**WORK INSTRUCTIONS:**
In the entries below, find each line where the word "inverter" appears and give only the total count of such lines.

**Dataset entries:**
- - -

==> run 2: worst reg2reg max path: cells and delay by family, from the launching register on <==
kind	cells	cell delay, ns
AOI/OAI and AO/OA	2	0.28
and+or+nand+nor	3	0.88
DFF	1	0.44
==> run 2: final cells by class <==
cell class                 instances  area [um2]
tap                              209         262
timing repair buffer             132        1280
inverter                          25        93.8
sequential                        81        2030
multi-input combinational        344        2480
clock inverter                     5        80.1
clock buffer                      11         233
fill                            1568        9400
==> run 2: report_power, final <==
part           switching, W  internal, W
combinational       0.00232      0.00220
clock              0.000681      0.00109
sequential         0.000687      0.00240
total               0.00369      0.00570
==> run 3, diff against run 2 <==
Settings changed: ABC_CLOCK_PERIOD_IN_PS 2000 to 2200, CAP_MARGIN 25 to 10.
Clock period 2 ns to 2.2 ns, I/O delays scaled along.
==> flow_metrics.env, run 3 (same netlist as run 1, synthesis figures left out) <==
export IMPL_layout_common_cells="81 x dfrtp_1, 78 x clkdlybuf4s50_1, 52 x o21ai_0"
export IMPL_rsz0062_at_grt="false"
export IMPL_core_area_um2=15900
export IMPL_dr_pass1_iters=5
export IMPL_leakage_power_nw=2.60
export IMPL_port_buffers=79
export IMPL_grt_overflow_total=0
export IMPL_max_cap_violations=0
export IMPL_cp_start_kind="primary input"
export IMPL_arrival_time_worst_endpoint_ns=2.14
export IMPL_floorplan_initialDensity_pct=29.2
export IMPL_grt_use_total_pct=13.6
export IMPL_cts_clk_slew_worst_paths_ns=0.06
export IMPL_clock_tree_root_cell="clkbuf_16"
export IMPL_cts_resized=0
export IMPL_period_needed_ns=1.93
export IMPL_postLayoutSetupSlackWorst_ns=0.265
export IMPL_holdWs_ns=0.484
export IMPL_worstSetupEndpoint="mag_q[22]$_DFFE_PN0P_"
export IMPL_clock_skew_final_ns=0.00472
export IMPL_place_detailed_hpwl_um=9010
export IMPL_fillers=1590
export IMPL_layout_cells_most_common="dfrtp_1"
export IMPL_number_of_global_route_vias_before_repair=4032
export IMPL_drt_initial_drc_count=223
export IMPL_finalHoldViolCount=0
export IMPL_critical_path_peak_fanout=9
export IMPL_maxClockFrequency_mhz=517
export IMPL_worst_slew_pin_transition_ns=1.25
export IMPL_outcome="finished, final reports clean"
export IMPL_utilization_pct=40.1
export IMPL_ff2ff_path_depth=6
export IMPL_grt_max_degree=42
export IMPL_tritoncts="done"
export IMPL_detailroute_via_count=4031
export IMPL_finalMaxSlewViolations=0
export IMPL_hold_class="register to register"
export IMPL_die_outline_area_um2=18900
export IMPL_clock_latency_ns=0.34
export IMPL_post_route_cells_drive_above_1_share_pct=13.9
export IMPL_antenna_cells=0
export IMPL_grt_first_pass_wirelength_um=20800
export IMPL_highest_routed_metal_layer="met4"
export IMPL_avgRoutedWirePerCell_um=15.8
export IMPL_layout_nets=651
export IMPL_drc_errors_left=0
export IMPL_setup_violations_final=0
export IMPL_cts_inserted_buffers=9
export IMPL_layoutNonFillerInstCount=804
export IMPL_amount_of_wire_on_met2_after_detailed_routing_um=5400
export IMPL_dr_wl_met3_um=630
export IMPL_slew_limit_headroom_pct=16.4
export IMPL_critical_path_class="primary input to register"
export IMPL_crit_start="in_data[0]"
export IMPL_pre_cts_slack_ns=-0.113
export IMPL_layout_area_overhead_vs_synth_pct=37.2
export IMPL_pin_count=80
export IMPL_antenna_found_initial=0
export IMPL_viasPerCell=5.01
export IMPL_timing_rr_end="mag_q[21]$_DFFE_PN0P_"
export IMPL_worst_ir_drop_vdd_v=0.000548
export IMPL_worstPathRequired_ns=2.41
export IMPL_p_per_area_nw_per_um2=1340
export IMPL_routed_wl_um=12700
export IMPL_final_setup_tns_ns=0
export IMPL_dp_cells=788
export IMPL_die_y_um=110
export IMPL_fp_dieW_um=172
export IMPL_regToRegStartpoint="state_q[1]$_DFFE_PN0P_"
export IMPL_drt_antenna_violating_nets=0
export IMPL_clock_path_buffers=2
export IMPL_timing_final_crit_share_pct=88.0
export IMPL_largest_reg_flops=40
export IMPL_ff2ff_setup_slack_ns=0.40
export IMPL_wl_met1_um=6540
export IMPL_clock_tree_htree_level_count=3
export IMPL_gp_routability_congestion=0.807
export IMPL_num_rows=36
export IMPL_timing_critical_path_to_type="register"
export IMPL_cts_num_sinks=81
<file path="config.mk">
export PLATFORM = sky130hd
export DESIGN_NAME = pipe_stall_ctrl
export DESIGN_NICKNAME = d
export VERILOG_FILES = /design/src/rtl/pipe_stall_ctrl.sv
export SDC_FILE = /design/constraint.sdc
export NUM_CORES = 1
export LEC_CHECK = 0
export CAP_MARGIN = 20
export CORE_AREA = 8 8 85 87
export DETAILED_ROUTE_END_ITERATION = 12
export DIE_AREA = 0 0 93 95
export PLACE_DENSITY = 0.83
export SETUP_SLACK_MARGIN = 0.15
export SYNTH_ARGS = -nofsm -noshare
export SYNTH_HDL_FRONTEND = slang
export SYNTH_SLANG_ARGS = --single-unit
</file>
<file path="constraint.sdc">
create_clock -name clk -period 7.5 [get_ports clk]
set_input_delay 2.25 -clock clk [delete_from_list [all_inputs] [get_ports clk]]
set_output_delay 2.25 -clock clk [all_outputs]
set_load 0.01 [all_outputs]
</file>
$ cat src/rtl/load_store_unit.sv
// Load/store unit between execute and a 4-byte-write data memory; SB/SH use read-modify-write.
// Optional macro LSU_MISALIGN_TRAP_EN: misaligned half/word accesses respond with an error instead of accessing memory.
module load_store_unit
   import lsu_pkg::*;
#(
   parameter int ADDR_W = 32,
   parameter int DATA_W = 32
)
(
   input  logic              i_clk,
   input  logic              i_rst_n,
   input  logic              i_req_valid,
   output logic              o_req_ready,
   input  logic              i_req_we,
   input  logic [2:0]        i_req_funct3,
   input  logic [ADDR_W-1:0] i_req_addr,
   input  logic [DATA_W-1:0] i_req_wdata,
   output logic              o_resp_valid,
   output logic [DATA_W-1:0] o_resp_rdata,
   output logic              o_resp_err,
   output logic              o_mem_rw,
   output logic [ADDR_W-1:0] o_mem_addr,
   output logic [DATA_W-1:0] o_mem_wdata,
   input  logic [DATA_W-1:0] i_mem_rdata
);

   lsu_state_t        r_state;
   logic              r_we;
   logic [2:0]        r_funct3;
   logic [ADDR_W-1:0] r_addr;
   logic [DATA_W-1:0] r_wdata;
   logic              r_req_ready;
   logic              r_resp_valid;
   logic [DATA_W-1:0] r_resp_rdata;
   logic              r_resp_err;
   logic              r_mem_rw;
   logic [ADDR_W-1:0] r_mem_addr;
   logic [DATA_W-1:0] r_mem_wdata;

   lsu_state_t        w_next_state;
   logic              w_accept;
   logic              w_misalign;
   logic              w_next_rw;
   logic [ADDR_W-1:0] w_next_addr;
   logic [DATA_W-1:0] w_next_wdata;
   logic [DATA_W-1:0] w_next_rdata;
   logic              w_next_err;
   logic [DATA_W-1:0] w_load_data;
   logic [DATA_W-1:0] w_store_word;

`ifdef LSU_MISALIGN_TRAP_EN
   assign w_misalign = is_misaligned(i_req_funct3, i_req_addr[1:0]);
`else
   assign w_misalign = 1'b0;
`endif

   lsu_data_align #(.DATA_W(DATA_W)) u_align (
      .i_funct3     (r_funct3),
      .i_word       (i_mem_rdata),
      .i_wdata      (r_wdata),
      .o_load_data  (w_load_data),
      .o_store_word (w_store_word)
   );

   // Next state plus the value every registered output takes in that state; mem_rw is 0 only entering a write cycle.
   always_comb begin
      w_next_state = r_state;
      w_accept     = 1'b0;
      w_next_rw    = 1'b1;
      w_next_addr  = {ADDR_W{1'b0}};
      w_next_wdata = {DATA_W{1'b0}};
      w_next_rdata = {DATA_W{1'b0}};
      w_next_err   = 1'b0;
      case (r_state)
         ST_IDLE: begin
            if (i_req_valid) begin
               w_accept = 1'b1;
               if (!is_legal(i_req_we, i_req_funct3) || w_misalign) begin
                  w_next_state = ST_RESP;
                  w_next_err   = 1'b1;
               end else begin
                  w_next_state = ST_ACCESS;
                  w_next_addr  = i_req_addr;
                  if (i_req_we && (i_req_funct3 == F3_W)) begin
                     w_next_rw    = 1'b0;
                     w_next_wdata = i_req_wdata;
                  end else begin
                     w_next_rw    = 1'b1;
                  end
               end
            end else begin
               w_next_state = ST_IDLE;
            end
         end
         ST_ACCESS: begin
            if (r_we) begin
               if (r_funct3 == F3_W) begin
                  w_next_state = ST_RESP;
               end else begin
                  w_next_state = ST_WRITE;
                  w_next_rw    = 1'b0;
                  w_next_addr  = r_addr;
                  w_next_wdata = w_store_word;
               end
            end else begin
               w_next_state = ST_RESP;
               w_next_rdata = w_load_data;
            end
         end
         ST_WRITE: w_next_state = ST_RESP;
         ST_RESP:  w_next_state = ST_IDLE;
         default:  w_next_state = ST_IDLE;
      endcase
   end

   // State, request latch and registered outputs; reset drops any in-flight request with mem_rw held at read.
   always_ff @(posedge i_clk or negedge i_rst_n) begin
      if (!i_rst_n) begin
         r_state      <= ST_IDLE;
         r_we         <= 1'b0;
         r_funct3     <= 3'b000;
         r_addr       <= {ADDR_W{1'b0}};
         r_wdata      <= {DATA_W{1'b0}};
         r_req_ready  <= 1'b1;
         r_resp_valid <= 1'b0;
         r_resp_rdata <= {DATA_W{1'b0}};
         r_resp_err   <= 1'b0;
         r_mem_rw     <= 1'b1;
         r_mem_addr   <= {ADDR_W{1'b0}};
         r_mem_wdata  <= {DATA_W{1'b0}};
      end else begin
         r_state      <= w_next_state;
         r_req_ready  <= (w_next_state == ST_IDLE);
         r_resp_valid <= (w_next_state == ST_RESP);
         r_resp_rdata <= w_next_rdata;
         r_resp_err   <= w_next_err;
         r_mem_rw     <= w_next_rw;
         r_mem_addr   <= w_next_addr;
         r_mem_wdata  <= w_next_wdata;
         if (w_accept) begin
            r_we     <= i_req_we;
            r_funct3 <= i_req_funct3;
            r_addr   <= i_req_addr;
            r_wdata  <= i_req_wdata;
         end
      end
   end

   assign o_req_ready  = r_req_ready;
   assign o_resp_valid = r_resp_valid;
   assign o_resp_rdata = r_resp_rdata;
   assign o_resp_err   = r_resp_err;
   assign o_mem_rw     = r_mem_rw;
   assign o_mem_addr   = r_mem_addr;
   assign o_mem_wdata  = r_mem_wdata;

endmodule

- - -

**ANSWER SECTION:**
2